Purpose of the Study:
- To develop an optimal task assignment policy for SAEVs.
- To enhance the operational efficiency and user satisfaction of AMOD systems.
- To formulate and solve the fleet dynamic operating process as a multi-agent multi-task dynamic dispatching problem.
Main Methods:
- Formulation as a Markov Decision Process (MDP).
- Recharging and delivery tasks modeled as maximum weight matching problems (Kuhn-Munkres Algorithm).
- Repositioning tasks modeled as a maximum flow problem (Edmond-Karp Algorithm).
- Integration of a novel reward function and a Back Propagation-Deep Neural Network for state-value estimation.
Main Results:
- A reward function balancing income and satisfaction increased revenue by 33.2%.

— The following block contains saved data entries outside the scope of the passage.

File: src/rtl/auto_phase_ctrl.sv
// rtl/auto_phase_ctrl.sv - per-approach signal head controller: green -> yellow -> all-red, plus service flash
//
// Ports:
//   clk       system clock
//   rst_n     asynchronous active-low reset
//   enable    start strobe from the sequencer, only looked at in IDLE
//   clear     synchronous abort / acknowledge, returns to IDLE
//   service   service-mode request (debounced level), flashes yellow
//   done      high while the cycle is complete and awaiting clear
//   verde     green lamp
//   galben    yellow lamp
//   rosu      red lamp
//   sec_left  seconds remaining in the current timed state, 0 otherwise

module auto_phase_ctrl #(
  parameter int unsigned DIV_FACTOR_SEC     = 10000000,
  parameter int unsigned SECUNDE_VERDE      = 25,
  parameter int unsigned SECUNDE_GALBEN     = 3,
  parameter int unsigned SECUNDE_ROSU_CLEAR = 2
) (
  input  logic       clk,
  input  logic       rst_n,
  input  logic       enable,
  input  logic       clear,
  input  logic       service,
  output logic       done,
  output logic       verde,
  output logic       galben,
  output logic       rosu,
  output logic [7:0] sec_left
);

  localparam int unsigned PW = (DIV_FACTOR_SEC > 2) ? $clog2(DIV_FACTOR_SEC) : 1;

  localparam logic [PW-1:0] PRE_LAST = PW'(DIV_FACTOR_SEC - 1);
  localparam logic [PW-1:0] PRE_HALF = PW'(DIV_FACTOR_SEC / 2 - 1);

  localparam logic [7:0] LOAD_VERDE  = 8'(SECUNDE_VERDE);
  localparam logic [7:0] LOAD_GALBEN = 8'(SECUNDE_GALBEN);
  localparam logic [7:0] LOAD_ROSU   = 8'(SECUNDE_ROSU_CLEAR);

  typedef enum logic [2:0] {
    S_IDLE,
    S_VERDE,
    S_GALBEN,
    S_ROSU_CLEAR,
    S_DONE,
    S_SERVICE
  } state_t;

  state_t        state;
  logic [PW-1:0] prescaler;
  logic          blink;
  logic [3:0]    lamps_q;   // {done, verde, galben, rosu}
  logic          tick;

  assign tick = (prescaler == PRE_LAST);
  assign {done, verde, galben, rosu} = lamps_q;

  // Output image of a state; written together with the state register so the
  // lamps always match the state they belong to.
  function automatic logic [3:0] decode(input state_t s, input logic b);
    case (s)
      S_VERDE:   decode = 4'b0100;
      S_GALBEN:  decode = 4'b0010;
      S_DONE:    decode = 4'b1001;
      S_SERVICE: decode = {2'b00, b, 1'b0};
      default:   decode = 4'b0001;
    endcase
  endfunction

  function automatic state_t next_timed(input state_t s);
    case (s)
      S_VERDE:  next_timed = S_GALBEN;
      S_GALBEN: next_timed = S_ROSU_CLEAR;
      default:  next_timed = S_DONE;
    endcase
  endfunction

  function automatic logic [7:0] load_of(input state_t s);
    case (s)
      S_VERDE:  load_of = LOAD_GALBEN;
      S_GALBEN: load_of = LOAD_ROSU;
      default:  load_of = 8'd0;
    endcase
  endfunction

  always_ff @(posedge clk or negedge rst_n) begin
    if (!rst_n) begin
      state     <= S_IDLE;
      prescaler <= '0;
      sec_left  <= 8'd0;
      blink     <= 1'b0;
      lamps_q   <= 4'b0001;
    end else if (clear) begin
      state     <= S_IDLE;
      prescaler <= '0;
      sec_left  <= 8'd0;
      blink     <= 1'b0;
      lamps_q   <= decode(S_IDLE, 1'b0);
    end else if (service) begin
      if (state != S_SERVICE) begin
        state     <= S_SERVICE;
        prescaler <= '0;
        sec_left  <= 8'd0;
        blink     <= 1'b1;
        lamps_q   <= decode(S_SERVICE, 1'b1);
      end else begin
        prescaler <= tick ? '0 : prescaler + PW'(1);
        // Two toggles per prescaler period give a 50% duty 1 Hz flash.
        if (tick || prescaler == PRE_HALF) begin
          blink   <= ~blink;
          lamps_q <= decode(S_SERVICE, ~blink);
        end
      end
    end else begin
      case (state)
        S_IDLE: begin
          prescaler <= '0;
          blink     <= 1'b0;
          if (enable) begin
            state    <= S_VERDE;
            sec_left <= LOAD_VERDE;
            lamps_q  <= decode(S_VERDE, 1'b0);
          end
        end
        S_VERDE, S_GALBEN, S_ROSU_CLEAR: begin
          if (tick) begin
            prescaler <= '0;
            if (sec_left == 8'd1) begin
              state    <= next_timed(state);
              sec_left <= load_of(state);
              lamps_q  <= decode(next_timed(state), 1'b0);
            end else begin
              sec_left <= sec_left - 8'd1;
            end
          end else begin
            prescaler <= prescaler + PW'(1);
          end
        end
        S_DONE: begin
          // Held until clear; enable has no effect here.
          prescaler <= '0;
        end
        S_SERVICE: begin
          // Service request dropped: park in IDLE with red on.
          state     <= S_IDLE;
          prescaler <= '0;
          sec_left  <= 8'd0;
          blink     <= 1'b0;
          lamps_q   <= decode(S_IDLE, 1'b0);
        end
        default: begin
          state     <= S_IDLE;
          prescaler <= '0;
          sec_left  <= 8'd0;
          blink     <= 1'b0;
          lamps_q   <= decode(S_IDLE, 1'b0);
        end
      endcase
    end
  end

endmodule
File: config.mk
export PLATFORM = sky130hd
export DESIGN_NAME = auto_phase_ctrl
export DESIGN_NICKNAME = d
export VERILOG_FILES = /design/src/rtl/auto_phase_ctrl.sv
export SDC_FILE = /design/constraint.sdc
export NUM_CORES = 1
export LEC_CHECK = 0
export ABC_AREA = 0
export CAP_MARGIN = 20
export CORE_AREA = 2 2 54 106
export CTS_BUF_LIST = sky130_fd_sc_hd__clkbuf_4 sky130_fd_sc_hd__clkbuf_8 sky130_fd_sc_hd__clkbuf_16
export CTS_CLUSTER_SIZE = 10
export DETAILED_ROUTE_END_ITERATION = 10
export DIE_AREA = 0 0 56 108
export PLACE_DENSITY = 0.63
export SYNTH_ARGS = -nofsm -noshare
export SYNTH_HDL_FRONTEND = slang
export SYNTH_SLANG_ARGS = --single-unit
File: constraint.sdc
create_clock -name clk -period 2.6 [get_ports clk]
set_clock_uncertainty 0.2 [all_clocks]
set_input_delay 0.52 -clock clk [delete_from_list [all_inputs] [get_ports clk]]
set_output_delay 0.52 -clock clk [all_outputs]
set_load 0.01 [all_outputs]
==> impl_summary.txt, run 1 <==
----------------------------------------------------
[Synthesis]
  Top flip-flop cell by instance count after synthesis ... sky130_fd_sc_hd__dfrtp_1
  Syn_nets ... 270
  Biggest area contributors in the synthesized netlist ... sky130_fd_sc_hd__dfrtp_1, sky130_fd_sc_hd__nor2_1, sky130_fd_sc_hd__xnor2_1
  Fraction of registers with async set or reset after synthesis ... 1.00
  Commonest cells post-synth ... sky130_fd_sc_hd__dfrtp_1, sky130_fd_sc_hd__nor2_1, sky130_fd_sc_hd__nand2_1
  Unique cell type count in the Yosys netlist ... 41
  Number of enable-type register cells in the synthesized netlist ... 0
  Cell taking the most area after synthesis ... sky130_fd_sc_hd__dfrtp_1
  Number of register bits inferred by synthesis ... 40
  Synthesized instance count ... 262
  Share of synthesized area occupied by flip-flops and latches ... 0.442
  Number of warnings reported in the yosys synthesis log ... 0
  Mean instance size in the synthesized netlist ... 8.65 sq um
  Post-synthesis instance area ... 2270 sq um
  Area fraction of the dominant cell type after synthesis ... 0.431

[Placed design]
  Post-placement setup slack ... -0.0378 ns
  Placed wire-length estimate ... 4.50 mm
  Global placement routability congestion ... 0.871
  Number of buffer cells added on primary ports ... 16
  Placed standard-cell area ... 2800 sq um

[Min path]
  Kind of path behind the tightest hold check ... reg -> reg

[Critical path]
  Max Fanout on Critical Path ... 5
  Startpoint type of the worst setup path ... flop
  Type of the worst setup path ... reg -> reg
  Required time worst endpoint ... 2.58 ns
  Critical path data arrival time ... 2.56 ns
  Kind of end point of the critical path ... flop

[Timing]
  RSZ-0062 raised after global routing ... true
  Final-report max-slew violation count ... 0
  Total negative slack for setup checks ... 0 ns
  Post-route worst setup slack ... 0.0168 ns
  Transition time of the tightest slew-check pin ... 0.651 ns
  Count of final hold-check violations ... 0
  Total of endpoints with negative setup slack in the final report ... 0
  Max-slew headroom ... 0.563
  Achievable frequency ... 0.387 GHz
  Final critical-path required period ... 2.58 ns
  Share of the clock period used by the worst path ... 0.994

[Cells and area]
  Post-layout instance area ... 3040 sq um
  Share of layout cells above drive strength 1 ... 0.211
  Area growth, synth to finish ... 34.3%
  Final Core Density ... 0.587
  Ant. Diodes ... 0
  Post-layout net count ... 330
  Fill cell instance count of the final layout ... 484

[Routing]
  Remaining antenna violation count ... 0
  Via count normalized by instance count ... 5.57
  Wire length reported by the detailed router ... 5.98 mm
  Via total after detailed routing ... 2,123
  Remaining DRCs ... 0
  Routed wirelength normalized by instance count ... 15.7 um
  Number of search-and-repair iterations in the first detailed-routing pass ... 4
  Starting DRC count in detailed routing ... 64

[Job]
  Max_cap viols ... 0

[Global route]
  Grt total ovfl ... 0
  Tot GR Track Use ... 0.207
  Wire length of the first global-routing pass ... 9.67 mm
  Maximum number of pins on one net before global-route repair ... 24
  Vias in the first global route ... 2,111
  Antenna violations before repair ... 0

[Clock network]
  Later-pin clock latency in the skew report ... 0.30 ns
  Count of clock tree sinks ... 40
  Clock Tree Root ... sky130_fd_sc_hd__clkbuf_8
  Buffers from clock root to sink, at most ... 2
  Number of buffers added by the clock tree synthesis step ... 5
  H-tree levels ... 2
  Clock tree from TritonCTS ... done
  Clk slew on worst S/H paths ... 0.08 ns

[Floorplanning]
  Standard-cell rows ... 37
  Die height ... 108 um
  Core box area ... 5180 sq um
  Total I/O pin count ... 17
  Width of the die ... 56 um
  Starting Density ... 0.437
  Total die area ... 6050 sq um

[Pwr]
  Power per standard cell area ... 571 nW/um^2
  Worst voltage drop across the vdd grid ... 0.411 mV
  Leakage power summed over all cells ... 1.27 nW
  Power consumption ... 1.74 mW

[Status]
  Run status ... finished, final reports clean

----------------------------------------------------
## cell families (layout without fill, tap and decap cells)
kind of cell	Yosys count	count (layout)	share of synthesized area
simple gates	118	118	0.257
fa+ha+maj	3	3	0.0166
flops	40	40	0.442
mux	4	4	0.0188
compound gates	50	50	0.140
buf+inv	26	87	0.0436
xor+xnor	21	21	0.0812
## report_power, final
group | switching, mW | internal, mW | leakage [nW]
clock | 0.227 | 0.480 | 0.0784
combinational | 0.186 | 0.161 | 0.643
sequential | 0.0358 | 0.649 | 0.545
total | 0.448 | 1.29 | 1.27
## area by class of cell
class / count / area, sq um / area share
Multi-Input combinational cell: 196 / 1230 / 0.403
Tap cell: 58 / 72.6 / 0.0238
Clock buffer: 5 / 68.8 / 0.0226
Sequential cell: 40 / 1000 / 0.329
Inverter: 15 / 56.3 / 0.0185
Clock inverter: 3 / 90.1 / 0.0296
Timing Repair Buffer: 64 / 526 / 0.173
## through the flow
| stage | cells | hold slack [ns] |
|---|---|---|
| after CTS | 380 | 0.324 |
| final | 381 | 0.328 |
| after floorplan | 262 | 0.0244 |
| after global routing | 381 | 0.355 |
| after global placement | 371 | 0.260 |
| after detailed placement | 371 | 0.259 |
## critical path, stage by stage (launching register included)
cell and delay (ns):
sky130_fd_sc_hd__dfrtp_1 0.38, sky130_fd_sc_hd__or3b_1 0.38, sky130_fd_sc_hd__or4_4 0.55, sky130_fd_sc_hd__o311ai_4 0.33, sky130_fd_sc_hd__o31ai_4 0.15, sky130_fd_sc_hd__buf_4 0.17, sky130_fd_sc_hd__o21ai_0 0.20, sky130_fd_sc_hd__o31ai_1 0.10
## layout by cell type (no fill, tap or decap), drive strengths merged, types with 2 or more instances in the layout
master / count
mux2i: 2
a21oi: 15
clkdlybuf4s50: 15
clkbuf: 5
and3: 3
nor4bb: 3
nand4b: 2
mux2: 2
or4: 2
bufinv: 3
nor4: 4
o31ai: 6
a32oi: 2
xnor2: 14
nand2b: 2
ha: 3
buf: 48
nor2: 39
xor2: 7
and4: 2
nor3: 10
or3: 5
o21ai: 18
o211ai: 2
dfrtp: 39
nand4: 4
inv: 14
nand2: 23
nand3: 15
## worst paths after layout
check,startpoint,to,slack (ns),depth (start not counted)
max in group asynchronous,rst_n,lamps_q[0]$_DFFE_PN1P_,1.18,3
max reg2reg,prescaler[18]$_DFF_PN0_,sec_left[7]$_DFFE_PN0P_,0.02,7
max,prescaler[18]$_DFF_PN0_,sec_left[7]$_DFFE_PN0P_,0.02,7
min in group asynchronous,rst_n,state[1]$_DFFE_PN0P_,0.46,2
min reg2reg,blink$_DFFE_PN0P_,blink$_DFFE_PN0P_,0.33,2
min,blink$_DFFE_PN0P_,blink$_DFFE_PN0P_,0.33,2
## state kept, by name (all words and copies together), names as in the netlist
name and flops:
prescaler 24, state 3, blink 1, sec_left 8, lamps_q 4
## repair_timing
action | 4_1_cts | 5_1_grt
endpoints found under the hold margin | 14 | 0
hold buffers | 1 | 0
setup buffers | 0 | 2
pin swaps | 1 | 9
resized for setup | 1 | 14
endpoints found under the setup margin | 3 | 6
## per-layer routing
layer,vias to the layer above,wire length [um],global-route usage
li1,1036,-,-
met1,1025,2120,0.190
met2,45,3500,0.413
met3,17,148,0.0323
met4,0,217,0.119
met5,-,0,0
Note: power is estimated with default switching activity, not from simulation.
==> run 2: changes to the inputs <==
DONT_BUFFER_PORTS = 1   (was default)
HOLD_SLACK_MARGIN = 0.05   (was default)
PLACE_DENSITY = 0.59   (was 0.63)
SETUP_SLACK_MARGIN = 0.5   (was default)
==> impl_summary.txt, run 2 (synthesis results as in run 1) <==
----------------------------------------------------
[Cells and area]
  Post-layout instance area ... 3120 sq um (+2.4%)
  Post-layout net count ... 302 (-8.5%)
  Most frequent cells in the layout ... sky130_fd_sc_hd__dfrtp_1, sky130_fd_sc_hd__buf_4, sky130_fd_sc_hd__nand2_1
  Biggest registers after layout ... prescaler: 24 flops, sec_left: 8 flops, lamps_q: 4 flops
  Max reg flops ... 24 (unchanged)
  Most flops, register ... prescaler
  Non-filler instance count after layout ... 353 (-7.3%)
  Most common cell after layout, fill and taps aside ... sky130_fd_sc_hd__dfrtp_1
  Area growth, synth to finish ... 37.5%
  Ant. Diodes ... 0 (unchanged)
  Share of layout cells above drive strength 1 ... 0.315 (+0.105)

[Critical path]
  Critical path data arrival time ... 2.57 ns (about the same)
  Kind of end point of the critical path ... flop
  Type of the worst setup path ... reg -> reg
  Required time worst endpoint ... 2.64 ns (+0.06 ns)
  Max Fanout on Critical Path ... 4 (-1)
  Startpoint type of the worst setup path ... flop
  Setup slack on the worst flop-to-flop path ... 0.07 ns (+0.05 ns)

[Global route]
  Busiest metal layer after global routing ... met2
  Met1 Resource Use GR ... 0.206 (+0.0161)
  Antenna violations before repair ... 0 (unchanged)
  GR met3 Demand/Resource ... 0.0419 (+0.00957)
  Met2 usage in global routing ... 0.403 (-0.0101)
  Maximum number of pins on one net before global-route repair ... 41 (+71%)
  Grt total ovfl ... 0 (unchanged)
  Wire length of the first global-routing pass ... 9.81 mm (+1.4%)
  Tot GR Track Use ... 0.211 (+0.00324)
  Vias in the first global route ... 2,105 (-0.28%)

[Clock network]
  Later-pin clock latency in the skew report ... 0.30 ns (about the same)
  Clock tree from TritonCTS ... done
  Number of buffers added by the clock tree synthesis step ... 5 (unchanged)
  Clock Tree Root ... sky130_fd_sc_hd__clkbuf_8
  Clk slew on worst S/H paths ... 0.08 ns (about the same)
  H-tree levels ... 2 (unchanged)
  Count of clock tree sinks ... 40 (unchanged)
  Buffers from clock root to sink, at most ... 2 (unchanged)

[Timing]
  Achievable frequency ... 0.395 GHz (+2.2%)
  Count of final hold-check violations ... 0 (unchanged)
  Transition time of the tightest slew-check pin ... 0.603 ns (-0.0479 ns)
  Total of endpoints with negative setup slack in the final report ... 0 (unchanged)
  Share of the clock period used by the worst path ... 0.973 (-0.0210)
  Post-route worst setup slack ... 0.0713 ns (+0.0545 ns)
  Final critical-path required period ... 2.53 ns (-0.0545 ns)
  Max-slew headroom ... 0.595 (+0.0322)
  Final-report max-slew violation count ... 0 (unchanged)
  RSZ-0062 raised after global routing ... true

[Placed design]
  Placed wire-length estimate ... 4.10 mm (-8.8%)
  Inst Count DP ... 332 (-11%)
  Post-placement setup slack ... 0.0916 ns (+0.129 ns)
  Global placement routability congestion ... 0.820 (-5.9%)
  Number of buffer cells added on primary ports ... 0 (-16)
  Placed standard-cell area ... 2510 sq um (-11%)

[Routing]
  Starting DRC count in detailed routing ... 94 (+47%)
  Via count normalized by instance count ... 5.71 (+2.5%)
  Routed wirelength normalized by instance count ... 17.2 um (+9.6%)
  Via total after detailed routing ... 2,017 (-5.0%)
  Number of search-and-repair iterations in the first detailed-routing pass ... 4 (unchanged)
  Remaining antenna violation count ... 0 (unchanged)
  Wire length reported by the detailed router ... 6.08 mm (+1.5%)
  Remaining DRCs ... 0 (unchanged)

[Floorplanning]
  Core box area ... 5180 sq um (unchanged)
  Total die area ... 6050 sq um (unchanged)
  Starting Density ... 0.437 (unchanged)
  Die height ... 108 um (unchanged)
  Total I/O pin count ... 17 (unchanged)
  Standard-cell rows ... 37 (unchanged)
  Width of the die ... 56 um (unchanged)

[Pwr]
  Worst voltage drop across the vdd grid ... 0.529 mV (+29%)
  Power per standard cell area ... 501 nW/um^2 (-12%)
  Leakage power summed over all cells ... 1.19 nW (-6.3%)

[Job]
  Max_cap viols ... 0 (unchanged)

[Status]
  Run status ... finished, final reports clean

[Min path]
  Kind of path behind the tightest hold check ... in -> reg

----------------------------------------------------
==> run 2: layout make-up <==
| class | instances | area, sq um |
|---|---|---|
| Clock inverter | 3 | 42.5 |
| Sequential cell | 40 | 1000 |
| Tap cell | 58 | 72.6 |
| Timing Repair Buffer | 36 | 382 |
| Multi-Input combinational cell | 196 | 1490 |
| Fill cell | 447 | 2070 |
| Inverter | 15 | 56.3 |
| Clock buffer | 5 | 68.8 |
==> run 2: where the power goes <==
part           switching (mW)  leakage [nW]  internal, mW  total (mW)
combinational           0.213         0.587         0.155       0.367
clock                   0.233        0.0541         0.284       0.517
sequential             0.0283         0.545         0.650       0.678
==> run 2: final timing paths <==
check                                             start                      end  cells past startpoint
worst min-delay path                              clear        blink$_DFFE_PN0P_                      1
worst max-delay path            prescaler[22]$_DFF_PN0_  sec_left[6]$_DFFE_PN0P_                      6
worst max register to register  prescaler[22]$_DFF_PN0_  sec_left[6]$_DFFE_PN0P_                      6
worst min register to register        blink$_DFFE_PN0P_        blink$_DFFE_PN0P_                      2
min in group asynchronous                         rst_n  sec_left[0]$_DFFE_PN0P_                      2
max in group asynchronous                         rst_n   lamps_q[0]$_DFFE_PN1P_                      2
==> run 2: metrics by stage <==
stage | util | hold WS [ns] | power (mW) | setup TNS (ns)
finish | 0.601 | 0.113 | 1.56 | 0
detailed placement | 0.483 | 0.0256 | 0.955 | 0
global route | 0.601 | 0.0969 | 1.65 | -0.0245
CTS | 0.535 | 0.0658 | 1.53 | 0
global placement | 0.483 | 0.0255 | 0.953 | 0
floorplan | - | 0.0244 | 0.870 | 0
==> run 2: worst max-delay path, stage by stage (launching register included) <==
cell and delay (ns):
sky130_fd_sc_hd__dfrtp_1 0.38, sky130_fd_sc_hd__or3b_1 0.38, sky130_fd_sc_hd__or4_4 0.56, sky130_fd_sc_hd__o311ai_4 0.28
sky130_fd_sc_hd__o31ai_2 0.15, sky130_fd_sc_hd__or4_1 0.43, sky130_fd_sc_hd__nand3_1 0.10
==> run 2: repair_timing <==
item	in CTS	in global routing
gates resized for setup	20	64
hold endpoints to repair	40	1
pin swaps	5	26
endpoints found under the setup margin	39	39
hold buffers	2	1
setup buffers	3	4
cloned	1	2
==> run 2: layer usage <==
| metal | up-vias | share of wire |
|---|---|---|
| met3 | 21 | 0.031 |
| li1 | 980 | - |
| met4 | 0 | 0.044 |
| met2 | 43 | 0.59 |
| met5 | - | 0 |
| met1 | 973 | 0.34 |
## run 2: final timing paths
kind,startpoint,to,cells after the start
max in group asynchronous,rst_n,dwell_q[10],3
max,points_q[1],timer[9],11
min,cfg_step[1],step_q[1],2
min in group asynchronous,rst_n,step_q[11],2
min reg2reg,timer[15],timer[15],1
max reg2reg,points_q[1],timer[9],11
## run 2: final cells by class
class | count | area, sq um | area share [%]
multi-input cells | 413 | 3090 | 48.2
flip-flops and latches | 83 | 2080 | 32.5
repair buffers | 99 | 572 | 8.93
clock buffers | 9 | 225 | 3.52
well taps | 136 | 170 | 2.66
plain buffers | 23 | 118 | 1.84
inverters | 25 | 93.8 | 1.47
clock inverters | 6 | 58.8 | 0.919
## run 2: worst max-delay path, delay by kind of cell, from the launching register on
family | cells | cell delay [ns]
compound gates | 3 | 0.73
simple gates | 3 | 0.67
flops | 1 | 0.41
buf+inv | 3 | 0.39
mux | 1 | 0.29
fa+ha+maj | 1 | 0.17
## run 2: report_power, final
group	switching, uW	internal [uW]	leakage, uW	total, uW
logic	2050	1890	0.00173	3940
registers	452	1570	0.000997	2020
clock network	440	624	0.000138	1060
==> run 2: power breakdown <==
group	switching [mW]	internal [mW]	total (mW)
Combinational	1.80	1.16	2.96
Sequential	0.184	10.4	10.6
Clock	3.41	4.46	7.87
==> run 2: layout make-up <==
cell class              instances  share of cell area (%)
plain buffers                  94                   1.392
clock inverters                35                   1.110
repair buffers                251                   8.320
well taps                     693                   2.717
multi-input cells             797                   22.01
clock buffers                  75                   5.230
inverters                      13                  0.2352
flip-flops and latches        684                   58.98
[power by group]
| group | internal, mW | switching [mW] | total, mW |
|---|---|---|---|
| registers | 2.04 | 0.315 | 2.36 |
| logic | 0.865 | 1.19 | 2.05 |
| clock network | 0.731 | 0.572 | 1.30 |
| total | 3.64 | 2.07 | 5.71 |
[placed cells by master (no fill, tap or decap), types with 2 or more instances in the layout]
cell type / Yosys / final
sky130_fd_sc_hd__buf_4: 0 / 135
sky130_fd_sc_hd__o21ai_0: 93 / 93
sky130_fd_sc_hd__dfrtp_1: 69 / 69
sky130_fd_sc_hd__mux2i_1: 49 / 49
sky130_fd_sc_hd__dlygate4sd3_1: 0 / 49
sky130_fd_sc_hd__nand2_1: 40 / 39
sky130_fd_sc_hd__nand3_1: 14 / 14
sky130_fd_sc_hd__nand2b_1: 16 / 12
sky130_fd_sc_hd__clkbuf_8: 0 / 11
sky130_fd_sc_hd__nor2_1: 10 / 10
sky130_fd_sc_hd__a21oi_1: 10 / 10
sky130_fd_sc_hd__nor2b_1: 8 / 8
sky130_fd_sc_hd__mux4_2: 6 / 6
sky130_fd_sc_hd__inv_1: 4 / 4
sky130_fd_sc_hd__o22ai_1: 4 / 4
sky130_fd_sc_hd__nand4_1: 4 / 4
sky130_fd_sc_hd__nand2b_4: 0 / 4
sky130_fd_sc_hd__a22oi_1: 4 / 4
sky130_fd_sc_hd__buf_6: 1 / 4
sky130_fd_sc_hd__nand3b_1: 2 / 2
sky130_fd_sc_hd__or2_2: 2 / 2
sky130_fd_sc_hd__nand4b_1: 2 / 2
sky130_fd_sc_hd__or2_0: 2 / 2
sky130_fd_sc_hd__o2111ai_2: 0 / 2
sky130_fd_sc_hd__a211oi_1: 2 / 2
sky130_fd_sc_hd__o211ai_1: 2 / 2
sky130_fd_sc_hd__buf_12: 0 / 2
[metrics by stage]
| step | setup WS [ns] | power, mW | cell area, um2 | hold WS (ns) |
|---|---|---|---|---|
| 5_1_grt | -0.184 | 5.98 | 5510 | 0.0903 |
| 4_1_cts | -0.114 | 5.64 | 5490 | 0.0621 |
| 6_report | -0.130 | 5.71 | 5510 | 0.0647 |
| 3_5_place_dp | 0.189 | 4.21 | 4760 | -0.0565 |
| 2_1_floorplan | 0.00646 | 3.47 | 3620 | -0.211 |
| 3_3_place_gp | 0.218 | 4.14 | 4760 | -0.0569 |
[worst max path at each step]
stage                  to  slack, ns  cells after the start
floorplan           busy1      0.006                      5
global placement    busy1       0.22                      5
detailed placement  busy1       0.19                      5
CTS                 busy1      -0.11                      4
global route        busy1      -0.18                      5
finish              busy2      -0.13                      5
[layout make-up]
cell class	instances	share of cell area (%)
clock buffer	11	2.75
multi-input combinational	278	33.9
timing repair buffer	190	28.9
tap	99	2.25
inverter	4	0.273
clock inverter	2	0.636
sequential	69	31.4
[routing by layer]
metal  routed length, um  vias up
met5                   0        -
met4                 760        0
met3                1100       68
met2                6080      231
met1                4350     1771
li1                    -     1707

- Task allocation repositioning boosted total revenue by 50.0%.
- An improved state-value function led to a 2.8% revenue increase.
- Combined charging and repositioning strategies significantly reduced user waiting times and improved satisfaction.
Conclusions:
- The proposed MDP-based approach effectively optimizes SAEV fleet operations.
- Balancing economic factors with user experience is key to AMOD success.
- Advanced algorithms and AI enhance the performance and user-centricity of autonomous mobility services.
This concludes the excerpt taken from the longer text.